Rather than rely on cake alone to provide us that burst of Vitamin A, I look for ways to make carrots more palatable to the picky. So far, Moroccan Carrots, which I featured in Fish Market, are the favorite.When teaching a class, holding a talk or just sitting around the dinner table, I’m frequently asked how I and other food writers create recipes. While I can’t speak for my colleagues, I can explain the rationale and process behind Moroccan Carrots.
All dishes begin with the question “What foods go well together?” If I’m working with a versatile ingredient such as a carrot, that’s easy to answer. From a lifetime of eating them I know that they pair beautifully with butter, honey, maple syrup, sugar and salt. If you’ve ever had a glazed carrot, you know this, too. They also partner with spicy, savory and tart ingredients, including cinnamon, coriander, ginger, nuts, parsnips, peas, lemon, lime and olive oil.
The next aspect to consider is the cooking method. How well or poorly does an ingredient respond to different forms of heat? With carrots I can boil, bake, braise, roast, saute, steam, stew or stir fry them. Unlike meats and certain produce, they can also be consumed raw.When masterminding Moroccan Carrots, the next concern was personal preferences. Because my husband loves the sweet spiciness of carrot cake and I adore raw carrots, I decided to pair uncooked carrots with such carrot cake mainstays as cinnamon, raisins and nuts. Since we both enjoy Moroccan cuisine, I added a taste of North Africa to the mixture. Hence the use of preserved lemons and cumin. As for the multifaceted allspice and olive oil, the former lends complexity to the dish while the latter binds the ingredients.

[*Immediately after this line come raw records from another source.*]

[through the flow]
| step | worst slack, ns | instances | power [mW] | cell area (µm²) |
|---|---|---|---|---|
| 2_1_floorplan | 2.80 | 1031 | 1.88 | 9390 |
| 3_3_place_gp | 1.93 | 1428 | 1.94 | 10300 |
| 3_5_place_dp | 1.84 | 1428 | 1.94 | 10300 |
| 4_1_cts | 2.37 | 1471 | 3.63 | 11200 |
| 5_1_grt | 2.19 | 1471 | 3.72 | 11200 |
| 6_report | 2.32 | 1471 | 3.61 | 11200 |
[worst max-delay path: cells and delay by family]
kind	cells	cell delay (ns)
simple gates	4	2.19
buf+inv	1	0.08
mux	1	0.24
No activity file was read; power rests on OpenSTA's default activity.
===== src/pkg/ipv_pkg.sv =====
// constants and timing for the interrupt poll and vector sequencer
package ipv_pkg;
  localparam int unsigned CLK_HZ = 20000000;
  localparam int unsigned CLKS_PER_STATE = 2;
  localparam int unsigned POLL_STATES = 4;
  localparam int unsigned LONGEST_INSTR_STATES = 21;
  localparam logic [1:0] SAMPLE_STATE = 2'h0;
  localparam logic [1:0] POLL_STATE = 2'h1;
  localparam int unsigned NEXT = 3;
  localparam int unsigned NINT = 5;
  localparam int unsigned NSRC = 8;
  localparam int unsigned NLVL = 4;
  localparam logic [2:0] EXT_IDLE = 3'h3;
  localparam logic [5:0] SWITCH_STATES = 6'h0b;
  localparam logic [5:0] EXT_EXEC_ST = 6'h02;
  localparam logic [5:0] PAGE_ST = 6'h01;
  localparam logic [5:0] FAR_ISR_ST = 6'h08;
  localparam logic [5:0] STACK_NEAR_ST = 6'h04;
  localparam logic [5:0] STACK_FAR_ST = 6'h08;
  localparam logic [2:0] PUSH_SHORT = 3'h2;
  localparam logic [2:0] PUSH_LONG = 3'h4;
  localparam logic [23:0] VEC_BASE = 24'hff0003;
  localparam logic [2:0] VEC_STRIDE_LSB = 3'h0;
  typedef enum logic [1:0] {S_IDLE, S_REQ, S_SWITCH} ipv_state_t;
endpackage


===== src/core/ipv_sync.sv =====
`timescale 1ns/1ps
// two-flop synchroniser for the external request pins
module ipv_sync #(
  parameter int unsigned W = 3,
  parameter logic [W-1:0] RST_VAL = '0
)
(
  input wire logic i_sys_clk,
  input wire logic i_rst_b,
  input wire logic [W-1:0] i_pin,
  output logic [W-1:0] o_sync
);
  genvar g;
  // each bit gets its own pair of flops; the first is read only by the second
  generate
    for (g = 0; g < W; g++)
    begin : g_bit
      logic meta_r;
      logic sync_r;
      always_ff @(posedge i_sys_clk)
      begin
        if (!i_rst_b)
        begin
          meta_r <= RST_VAL[g];
          sync_r <= RST_VAL[g];
        end
        else
        begin
          meta_r <= i_pin[g];
          sync_r <= meta_r;
        end
      end
      assign o_sync[g] = sync_r;
    end
  endgenerate
endmodule


===== src/core/ipv_core.sv =====
`timescale 1ns/1ps
// interrupt sampling, polling, arbitration and vector cycle sequencer
module ipv_core
(
  input wire logic i_sys_clk,
  input wire logic i_rst_b,
  input wire logic i_ext_irq_zero_n,
  input wire logic i_ext_irq_one_n,
  input wire logic i_timer_two_ext_trigger,
  input wire logic [ipv_pkg::NINT-1:0] i_int_req,
  input wire logic [ipv_pkg::NSRC-1:0] i_irq_enable_reg,
  input wire logic [ipv_pkg::NSRC-1:0] i_irq_priority_high_reg,
  input wire logic [ipv_pkg::NSRC-1:0] i_irq_priority_low_reg,
  input wire logic i_instr_last_state,
  input wire logic i_instr_blocking,
  input wire logic i_return_from_interrupt,
  input wire logic i_irq_stack_mode_bit,
  input wire logic [23:0] i_pc,
  input wire logic [7:0] i_second_status_byte,
  input wire logic i_ext_exec,
  input wire logic i_page_mode,
  input wire logic i_isr_far,
  input wire logic i_ext_stack,
  input wire logic i_ext_stack_far,
  input wire logic [3:0] i_wait_states,
  output logic o_switch_req,
  output logic o_vector_busy,
  output logic o_push_strobe,
  output logic [7:0] o_push_byte,
  output logic o_pc_load,
  output logic [23:0] o_pc_new,
  output logic [ipv_pkg::NLVL-1:0] o_level_active
);
  // pick the winning pending source: {found, index, level}
  function automatic logic [5:0] pick(input logic [7:0] pend, input logic [7:0] hi,
    input logic [7:0] lo);
    logic [5:0] r;
    r = 6'h00;
    for (int i = ipv_pkg::NSRC - 1; i >= 0; i--)
    begin
      if (pend[i] && (!r[5] || {hi[i], lo[i]} >= r[1:0]))
        r = {1'b1, 3'(i), hi[i], lo[i]};
    end
    pick = r;
  endfunction

  // highest level now in service: {any, level}
  function automatic logic [2:0] top_lvl(input logic [3:0] act);
    top_lvl = 3'h0;
    for (int l = 0; l < ipv_pkg::NLVL; l++)
    begin
      if (act[l])
        top_lvl = {1'b1, 2'(l)};
    end
  endfunction

  // byte pushed in a given slot of the vector cycle
  function automatic logic [7:0] push_sel(input logic [2:0] n, input logic lng,
    input logic [23:0] pc, input logic [7:0] psw);
    logic [2:0] k;
    k = lng ? n : n + 3'h2;
    unique case (k)
      3'h0: push_sel = psw;
      3'h1: push_sel = pc[23:16];
      3'h2: push_sel = pc[7:0];
      default: push_sel = pc[15:8];
    endcase
  endfunction

  logic ph_r;
  logic [1:0] st_r;
  logic [2:0] ext_s;
  logic [2:0] ext_lat_r;
  ipv_pkg::ipv_state_t state_r;
  ipv_pkg::ipv_state_t state_nxt;
  logic [5:0] cnt_r;
  logic [5:0] cnt_nxt;
  logic [5:0] sw_len_r;
  logic [2:0] win_idx_r;
  logic [1:0] win_lvl_r;
  logic stk_long_r;
  logic [23:0] pc_cap_r;
  logic [7:0] psw_cap_r;
  logic [3:0] act_r;
  logic switch_req_r;
  logic busy_r;
  logic push_strobe_r;
  logic [7:0] push_byte_r;
  logic pc_load_r;
  logic [23:0] pc_new_r;

  // pins cross into the clock domain before anything looks at them
  ipv_sync #(
    .W(ipv_pkg::NEXT),
    .RST_VAL(ipv_pkg::EXT_IDLE)
  ) u_pin_sync (
    .i_sys_clk(i_sys_clk),
    .i_rst_b(i_rst_b),
    .i_pin({i_timer_two_ext_trigger, i_ext_irq_one_n, i_ext_irq_zero_n}),
    .o_sync(ext_s)
  );

  // state phase and sample window decode
  wire state_end = ph_r;
  wire sample_pt = (st_r == ipv_pkg::SAMPLE_STATE) && !ph_r;
  wire poll_pt = (st_r == ipv_pkg::POLL_STATE) && ph_r;
  wire [2:0] ext_req = {ext_s[2], ~ext_s[1], ~ext_s[0]};

  // internal sources are read live at the poll, pins from the earlier latch
  wire [7:0] pend = {i_int_req, ext_lat_r} & i_irq_enable_reg;
  wire [5:0] win = pick(pend, i_irq_priority_high_reg, i_irq_priority_low_reg);
  wire [2:0] top = top_lvl(act_r);
  wire lvl_blk = top[2] && (win[1:0] <= top[1:0]);
  wire instr_blk = !i_instr_last_state || i_instr_blocking;
  wire go = poll_pt && win[5] && !lvl_blk && !instr_blk && (state_r == ipv_pkg::S_IDLE);

  // switch length grows with the memory conditions of this vector
  wire [5:0] sw_len = ipv_pkg::SWITCH_STATES
    + (i_ext_exec ? ipv_pkg::EXT_EXEC_ST : 6'h00)
    + (i_page_mode ? ipv_pkg::PAGE_ST : 6'h00)
    + (i_isr_far ? ipv_pkg::FAR_ISR_ST : 6'h00)
    + (i_ext_stack ? (i_ext_stack_far ? ipv_pkg::STACK_FAR_ST : ipv_pkg::STACK_NEAR_ST)
      : 6'h00)
    + {2'h0, i_wait_states};

  // push and reload slot decode
  wire [2:0] push_n = stk_long_r ? ipv_pkg::PUSH_LONG : ipv_pkg::PUSH_SHORT;
  wire in_sw = (state_r == ipv_pkg::S_SWITCH);
  wire last_sw = in_sw && (cnt_r == sw_len_r - 6'h01);
  wire push_now = in_sw && !ph_r && (cnt_r < {3'h0, push_n});
  wire load_now = last_sw && !ph_r;
  wire [7:0] push_val = push_sel(cnt_r[2:0], stk_long_r, pc_cap_r, psw_cap_r);
  wire [23:0] vec_addr = ipv_pkg::VEC_BASE + 24'({win_idx_r, ipv_pkg::VEC_STRIDE_LSB});

  // level bookkeeping: set on vector, clear top level on return, set wins
  wire [3:0] set_mask = go ? (4'h1 << win[1:0]) : 4'h0;
  wire [3:0] clr_mask = (i_return_from_interrupt && top[2]) ? (4'h1 << top[1:0]) : 4'h0;
  wire [3:0] act_nxt = (act_r & ~clr_mask) | set_mask;

  // free-running phase and four-state counter
  always_ff @(posedge i_sys_clk)
  begin
    if (!i_rst_b)
    begin
      ph_r <= 1'b0;
      st_r <= 2'h0;
    end
    else
    begin
      ph_r <= ~ph_r;
      st_r <= state_end ? st_r + 2'h1 : st_r;
    end
  end

  // pins are latched only at the sample point
  always_ff @(posedge i_sys_clk)
  begin
    if (!i_rst_b)
      ext_lat_r <= 3'h0;
    else if (sample_pt)
      ext_lat_r <= ext_req;
  end

  // sequencer next state
  always_comb
  begin
    state_nxt = state_r;
    cnt_nxt = cnt_r;
    unique case (state_r)
      ipv_pkg::S_IDLE:
      begin
        if (go)
          state_nxt = ipv_pkg::S_REQ;
      end
      ipv_pkg::S_REQ:
      begin
        if (state_end)
        begin
          state_nxt = ipv_pkg::S_SWITCH;
          cnt_nxt = 6'h00;
        end
      end
      ipv_pkg::S_SWITCH:
      begin
        if (state_end)
        begin
          cnt_nxt = cnt_r + 6'h01;
          if (last_sw)
            state_nxt = ipv_pkg::S_IDLE;
        end
      end
      default:
        state_nxt = ipv_pkg::S_IDLE;
    endcase
  end

  // sequencer state
  always_ff @(posedge i_sys_clk)
  begin
    if (!i_rst_b)
    begin
      state_r <= ipv_pkg::S_IDLE;
      cnt_r <= 6'h00;
    end
    else
    begin
      state_r <= state_nxt;
      cnt_r <= cnt_nxt;
    end
  end

  // vector context captured at the winning poll
  always_ff @(posedge i_sys_clk)
  begin
    if (!i_rst_b)
    begin
      sw_len_r <= ipv_pkg::SWITCH_STATES;
      win_idx_r <= 3'h0;
      win_lvl_r <= 2'h0;
      stk_long_r <= 1'b0;
      pc_cap_r <= 24'h000000;
      psw_cap_r <= 8'h00;
    end
    else if (go)
    begin
      sw_len_r <= sw_len;
      win_idx_r <= win[4:2];
      win_lvl_r <= win[1:0];
      stk_long_r <= i_irq_stack_mode_bit;
      pc_cap_r <= i_pc;
      psw_cap_r <= i_second_status_byte;
    end
  end

  // registered outputs
  always_ff @(posedge i_sys_clk)
  begin
    if (!i_rst_b)
    begin
      act_r <= 4'h0;
      switch_req_r <= 1'b0;
      busy_r <= 1'b0;
      push_strobe_r <= 1'b0;
      push_byte_r <= 8'h00;
      pc_load_r <= 1'b0;
      pc_new_r <= 24'h000000;
    end
    else
    begin
      act_r <= act_nxt;
      switch_req_r <= (state_nxt == ipv_pkg::S_REQ);
      busy_r <= (state_nxt != ipv_pkg::S_IDLE);
      push_strobe_r <= push_now;
      push_byte_r <= push_now ? push_val : push_byte_r;
      pc_load_r <= load_now;
      pc_new_r <= load_now ? vec_addr : pc_new_r;
    end
  end

  assign o_switch_req = switch_req_r;
  assign o_vector_busy = busy_r;
  assign o_push_strobe = push_strobe_r;
  assign o_push_byte = push_byte_r;
  assign o_pc_load = pc_load_r;
  assign o_pc_new = pc_new_r;
  assign o_level_active = act_r;
endmodule


===== config.mk =====
export PLATFORM = sky130hd
export DESIGN_NAME = ipv_core
export DESIGN_NICKNAME = d
export VERILOG_FILES = /design/src/pkg/ipv_pkg.sv /design/src/core/ipv_sync.sv /design/src/core/ipv_core.sv
export SDC_FILE = /design/constraint.sdc
export NUM_CORES = 1
export LEC_CHECK = 0
export ABC_AREA = 1
export BUFFER_PORTS_ARGS = -buffer_cell sky130_fd_sc_hd__buf_2
export CORE_MARGIN = 1.5
export CORE_UTILIZATION = 58
export CTS_CLUSTER_DIAMETER = 80
export DETAILED_ROUTE_END_ITERATION = 10
export PLACE_DENSITY = 0.82
export SYNTH_ARGS = -nofsm -noshare
export SYNTH_HDL_FRONTEND = slang
export SYNTH_HIERARCHICAL = 1
export SYNTH_SLANG_ARGS = --single-unit

===== constraint.sdc =====
create_clock -name i_sys_clk -period 13.4 [get_ports i_sys_clk]
set_input_delay 0.67 -clock i_sys_clk [delete_from_list [all_inputs] [get_ports i_sys_clk]]
set_output_delay 0.67 -clock i_sys_clk [all_outputs]
set_load 0.02 [all_outputs]

Word-level counts from Yosys, hierarchy flattened:

Cells that the tools add are included.

* add/sub/neg operators: 10
* magnitude comparators: 9
* eq/ne operators: 9
* shift-type cells: 2
* mux-type cells: 30
* bitwise logic cells: 7
* reduce and logical (&&, ||, !) cells: 44

Operators by type and width (count)
* $mux 6: 10
* $pmux 8 s3: 1
* $mux 4: 5
* $logic_and 1x1->1: 19
* $add 17x7->18 const A: 1
* $add 6x4->6: 3
* $mux 3: 6
* $ge 2x2->1: 7
* $pmux 6 s2: 1
* $logic_not 1->1: 11
* $mux 2: 5
* $and 8x8->8: 1
* $logic_or 1x1->1: 8
* $shl 1x2->4 const A: 2
* $add 5x1->6: 1
* $add 6x1->6 const B: 1
* $eq 2x1->1 const B: 3
* $eq 6x6->1: 1
* $lt 6x3->1: 1
* $pmux 2 s3: 1
* $sub 6x1->6 const B: 1
* $add 4x2->5 const A: 1
* $and 4x4->4: 1
* $logic_not 2->1: 2
* other kinds (14): 18

* bits in registers: 102
* output and inout bits: 40

Depth between registers and ports, before layout:

Gate-level depths: netlist (run 1).

* word-level depth: 39
* mapped depth: 71

Cells and area by module:

The synthesis (run 1) kept the hierarchy.

By module, submodules not included
* ipv_core: instances 1, cells an instance 618, area each 4408.0 µm²
* ipv_sync: instances 1, cells an instance 21, area each 187.7 µm²

Worst setup path before layout (run 1):

No wires, ideal clock.

* kind: input -> register
* start: input port i_int_req[4] (netlist name)
* end: register sw_len_r[5]
* arrival time: 7970 ps
* data required time: 13263 ps
* path slack: 5293 ps
* cell stages on the path: 63
* buffers on the path: 1
* cell sequence: nand2_4 > nor2_1 > inv_1 > ha_1 > nand2_1 > nand2_2 > nand2_2 > o21ai_1 > o21ai_1 > inv_2 > ha_1 > nor2_1 > o21ai_0 > inv_1 > nand2_2 > nand2_2 > nand2_1 > nand2_1 > [27 not listed] > nand2_1 > ha_1 > inv_1 > nand2_1 > a21oi_1 > a21oi_4 > inv_2 > nand3_2 > nand2_2 > ha_1 > inv_1 > nor2_1 > o21ai_0 > a21oi_1 > nand2_2 > inv_2 > clkbuf_1 > a31oi_1

* cells in the longest elaborated chain, start to end: 36
* elaborated cells between the ends (all ways): 44
* those cells by class: order compare (8); mux (8); bitwise (1); reduce/logical (27)

Ends and longest elaborated chain
* start: declaration: line ipv_core.sv:10 `input wire logic [ipv_pkg::NINT-1:0] i_int_req,`
* $and 8x8->8 (*): line ipv_core.sv:110 `wire [7:0] pend = {i_int_req, ext_lat_r} & i_irq_enable_reg;`
* $mux 6 (*): line ipv_core.sv:41 `if (pend[i] && (!r[5] || {hi[i], lo[i]} >= r[1:0]))`
* $ge 2x2->1 or $logic_not 1->1 (tied branches): line ipv_core.sv:41
* $logic_or 1x1->1: line ipv_core.sv:41
* $logic_and 1x1->1: line ipv_core.sv:41
* $mux 6 (*): line ipv_core.sv:41
* $ge 2x2->1 or $logic_not 1->1 (tied branches): line ipv_core.sv:41
* $logic_or 1x1->1: line ipv_core.sv:41
* [18 not listed]
* $ge 2x2->1 or $logic_not 1->1 (tied branches): line ipv_core.sv:41
* $logic_or 1x1->1: line ipv_core.sv:41
* $logic_and 1x1->1: line ipv_core.sv:41
* $mux 6 (*): line ipv_core.sv:41
* $le 2x2->1: line ipv_core.sv:113 `wire lvl_blk = top[2] && (win[1:0] <= top[1:0]);`
* $logic_and 1x1->1: line ipv_core.sv:113
* $logic_not 1->1: line ipv_core.sv:115 `wire go = poll_pt && win[5] && !lvl_blk && !instr_blk && (state_r == ipv_pkg::S_IDLE);`
* $logic_and 1x1->1 (*) (3 in series): line ipv_core.sv:115
* end signal: assignment: line ipv_core.sv:217 `sw_len_r <= ipv_pkg::SWITCH_STATES;`
* end signal: assignment: line ipv_core.sv:226 `sw_len_r <= sw_len;`
* end: declaration: line ipv_core.sv:78 `logic [5:0] sw_len_r;`

Every way passes the cells marked *; elsewhere a longest branch is shown, timed or not.
A chain may end at the register's enable or synchronous reset.

Final worst setup path (run 1):

* start: input port i_int_req[4] (netlist name)
* end: register win_idx_r[1]

* cells in the longest elaborated chain, start to end: 36
* elaborated cells between the ends (all ways): 44
* those cells by class: order compare (8); mux (8); bitwise (1); reduce/logical (27)

Ends and longest elaborated chain
* $and 8x8->8 (*): line ipv_core.sv:110
* $mux 6 (*): line ipv_core.sv:41
* $ge 2x2->1 or $logic_not 1->1 (tied branches): line ipv_core.sv:41
* $logic_or 1x1->1: line ipv_core.sv:41
* $logic_and 1x1->1: line ipv_core.sv:41
* $mux 6 (*): line ipv_core.sv:41
* $ge 2x2->1 or $logic_not 1->1 (tied branches): line ipv_core.sv:41
* $logic_or 1x1->1: line ipv_core.sv:41
* [18 not listed]
* $ge 2x2->1 or $logic_not 1->1 (tied branches): line ipv_core.sv:41
* $logic_or 1x1->1: line ipv_core.sv:41
* $logic_and 1x1->1: line ipv_core.sv:41
* $mux 6 (*): line ipv_core.sv:41
* $le 2x2->1: line ipv_core.sv:113
* $logic_and 1x1->1: line ipv_core.sv:113
* $logic_not 1->1: line ipv_core.sv:115
* $logic_and 1x1->1 (3 in series): line ipv_core.sv:115
* end signal: assignment: line ipv_core.sv:227 `win_idx_r <= win[4:2];`
* end: declaration: line ipv_core.sv:79 `logic [2:0] win_idx_r;`

Marked as above.

==> summary.txt, run 1 <==
GRT
  • GRT busiest layer: met2
  • Largest net degree at the start of global routing: 64
  • Vias in the first global route: 3963
  • Grt ovf: 0
  • Met2 Use GR: 0.423
  • Global-route wire length before repair: 16400 um
  • Initial antenna violation count: 0
  • All-layer global routing usage: 0.237
  • Global-route met3 utilization: 0.0489
  • Met1 GRT Util: 0.279

Min path
  • Min-delay worst type: flop to flop

Setup path
  • CP Capture Type: flop
  • Critical Path Max Stage Delay: 750 ps
  • Crit path DAT: 9920 ps
  • CP required: 13670 ps
  • Crit Path Class: input pin to flop
  • Crit start category: input pin
  • Most frequent CP cell: nand2_1
  • Slowest CP cell: inv_2
  • Crit Path Max Fanout: 44

CTS
  • Root buffer cell: clkbuf_8
  • CTS HTree Levels: 3
  • Buffer depth of the longest clock path: 2
  • Clock Latency Late Sink: 360 ps
  • CTS Buf Count: 9
  • Setup bufs post-CTS: 0
  • Cts repair resizes: 0
  • Hold Buf Count CTS: 0
  • Sink Count: 82
  • Worst-path clk slew: 80 ps
  • TritonCTS clock tree: built

Placement
  • Cells after DPL: 819
  • Placer Congestion: 0.948
  • I/O Buffers: 107
  • DP HPWL: 7420 um
  • Post-Place Worst Slack: 3410 ps

Route
  • Post-route ant nets: 0
  • Vias: 4274
  • 1st-iter DRT viols: 176
  • Vias per cell: 5.12
  • WL/cell: 11.6 um
  • First-pass DRT Iterations: 5
  • DRC: 0
  • Final wirelength: 9700 um

Floorplan
  • IO Pins: 119
  • Initial Util: 0.598
  • Chip Height: 92.0 um
  • Die W: 92.0 um
  • Die ar.: 0.00847 mm^2
  • Placeable Area: 0.00769 mm^2
  • FP Rows: 32

Layout
  • N_diodes: 0
  • Area Growth Syn to Fin: 14.5%
  • Fill cell count: 691
  • Nets: 840
  • Commonest non-fill, non-tap cell in the layout: buf_2
  • Number of non-filler instances in the completed layout: 835
  • Fin util: 0.685
  • Share of cells above drive strength 1: 0.217
  • Most frequent cells in the layout: buf_2, nand2_1, nor2_1

Power
  • PwrDens: 99.1 mW/mm^2
  • Max IR drop VDD: 0.0586 mV
  • Pleak: 2.63 nW

Yosys
  • Distinct cells, synth: 41
  • Seq/Total Area, Yosys: 0.357
  • Synth async-reset ratio: 0
  • Cell area after synthesis: 0.00460 mm^2
  • Post-synth top flop: dfxtp_1
  • Synthesized area per cell: 7.19 um^2
  • Synthesized instance count: 639
  • EDFF count, synth: 0
  • Ys Warns: 6
  • Synthesis-stage register bit count: 82

Run
  • MaxCap Viol Count: 0

STA
  • Clk_skew: 13.9 ps
  • Rel. slew slack: 0.391
  • Slew @ Worst Pin: 913 ps
  • F_max: 104 MHz
  • Final worst setup slack: 3740 ps
  • Final setup TNS: 0 ps
  • Final hold slack: 405 ps
  • Fin crit share: 0.721
  • Final setup vio count: 0
  • Slew Viols, Final: 0
  • Hold Vio Cnt, Final: 0
  • Crit path time final: 9660 ps
  • RSZ-0062 raised after global routing: no

Outcome
  • Status: finished, final reports clean
[kinds of logic (layout without fill, tap and decap cells)]
kind of cell,Yosys count,in the layout,synth area share
AOI/OAI and AO/OA,127,127,0.155
xor gates and xnor gates,7,7,0.0133
adders and majority gates,33,33,0.0931
muxes,1,1,0.00218
DFF,82,82,0.357
buffers and inverters,124,208,0.121
and+or+nand+nor,264,264,0.258
other,1,11,0.000816
[path summary, 6_finish.rpt]
path / start / end / slack (ps) / cells after the start
max: i_int_req[4] / win_idx_r[1] / 3740 / 65
min: u_pin_sync/g_bit[1].meta_r / u_pin_sync/g_bit[1].sync_r / 410 / 2
max reg2reg: ext_lat_r[2] / win_idx_r[1] / 8280 / 31
min reg2reg: u_pin_sync/g_bit[1].meta_r / u_pin_sync/g_bit[1].sync_r / 410 / 2
[cells in the mapped netlist (7+ instances only)]
cell type,count,area share
nand2_1,95,0.078
nand3_2,8,0.017
o21ai_1,7,0.0076
inv_1,75,0.061
inv_2,9,0.0074
nor2_1,94,0.077
clkbuf_1,14,0.011
buf_4,23,0.038
a22o_1,8,0.015
ha_1,31,0.084
nand2_2,9,0.012
a31oi_1,9,0.012
nand3_1,33,0.036
o21ai_0,59,0.064
a21oi_1,34,0.037
dfxtp_1,82,0.36
[per-stage QoR]
| stage | power (W) | area (um^2) |
|---|---|---|
| 3_3_place_gp | 0.000341 | 5060 |
| 2_1_floorplan | 0.000321 | 4630 |
| 5_1_grt | 0.000549 | 5260 |
| 3_5_place_dp | 0.000345 | 5060 |
| 6_report | 0.000522 | 5260 |
| 4_1_cts | 0.000523 | 5260 |
[metal layers]
metal	vias up	wire length (um)
met5	-	0
met4	0	168
met3	20	409
met2	106	4800
met1	1925	4330
li1	2223	-
[cell type report]
class | instances | area (um^2) | area share
Sequential cell | 82 | 1640 | 0.312
Clock buffer | 9 | 124 | 0.0235
Multi-Input combinational cell | 443 | 2440 | 0.463
Tap cell | 102 | 128 | 0.0243
Timing Repair Buffer | 107 | 536 | 0.102
Inverter | 85 | 319 | 0.0606
Clock inverter | 7 | 77.6 | 0.0147
[state kept, by name, indices dropped and copies added (netlist names), 2 cells and up]
| signal | cells |
|---|---|
| pc_cap_r | 24 |
| o_push_byte | 8 |
| psw_cap_r | 8 |
| cnt_r | 6 |
| sw_len_r | 6 |
| o_level_active | 4 |
| o_pc_new | 4 |
| ext_lat_r | 3 |
| u_pin_sync/g_bit.meta_r | 3 |
| u_pin_sync/g_bit.sync_r | 3 |
| win_idx_r | 3 |
| st_r | 2 |
| state_r | 2 |
[where the power goes]
| group | internal [W] | switching, W | leakage [nW] |
|---|---|---|---|
| Sequential | 0.000248 | 0.00000248 | 0.664 |
| Clock | 0.0000877 | 0.0000941 | 0.100 |
| Combinational | 0.0000345 | 0.0000544 | 1.86 |
| Total | 0.000371 | 0.000151 | 2.63 |
[critical path: cells and delay by family]
kind / cells / cell delay [ps]
adder cells (fa/ha/maj): 8 / 2050
AO/OA/AOI/OAI: 11 / 1610
AND/OR/NAND/NOR: 35 / 3900
buffers and inverters: 11 / 1680
Power figures use the tool's default switching activity.
==> run 2, diff against run 1 <==
Settings changed: CORE_UTILIZATION 58 to 48, PLACE_DENSITY 0.82 to 0.72.
Clock period 13.4 ns to 8.05 ns, I/O delays scaled along.
==> run 2 against run 1 <==
Compared with the run above: cell area rose by 14%; critical path depth fell by 1; via count rose by 5.5%; die area rose by 20%; core utilization fell by 3.3 points; critical path type unchanged; largest power group unchanged; highest routed layer unchanged.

From this point onward I test, tinker with and re-test the carrot recipe, determining proportions and adding or subtracting ingredients. Toss all these considerations together and you get Moroccan Carrots. Sweet enough to be a dessert, they are likewise savory and satisfying enough to be a delightful side dish.
MOROCCAN CARROTS
From Fish Market (Running Press, 2013)
Serves 6
1 1/2 tablespoons honey
1 teaspoon ground cinnamon
1/4 teaspoon ground allspice
1/4 teaspoon ground cumin
3 tablespoons olive oil
10 medium carrots, peeled and cut into 3/4-inch long and 1/4-inch wide matchsticks
1/3 cup golden raisins
3 tablespoons pine nuts, toasted
1/2 preserved lemon, rinsed and diced
In a small bowl whisk together the honey, cinnamon, coriander, cumin, and olive oil.
In a medium bowl toss together the carrots, raisins, and pine nuts. Pour the dressing over the mixture and toss again. Cover and refrigerate until chilled, 45 minutes or overnight if making a day ahead.
Once the carrots have chilled, add the preserved lemons and toss to combine. Serve cold or at room temperature.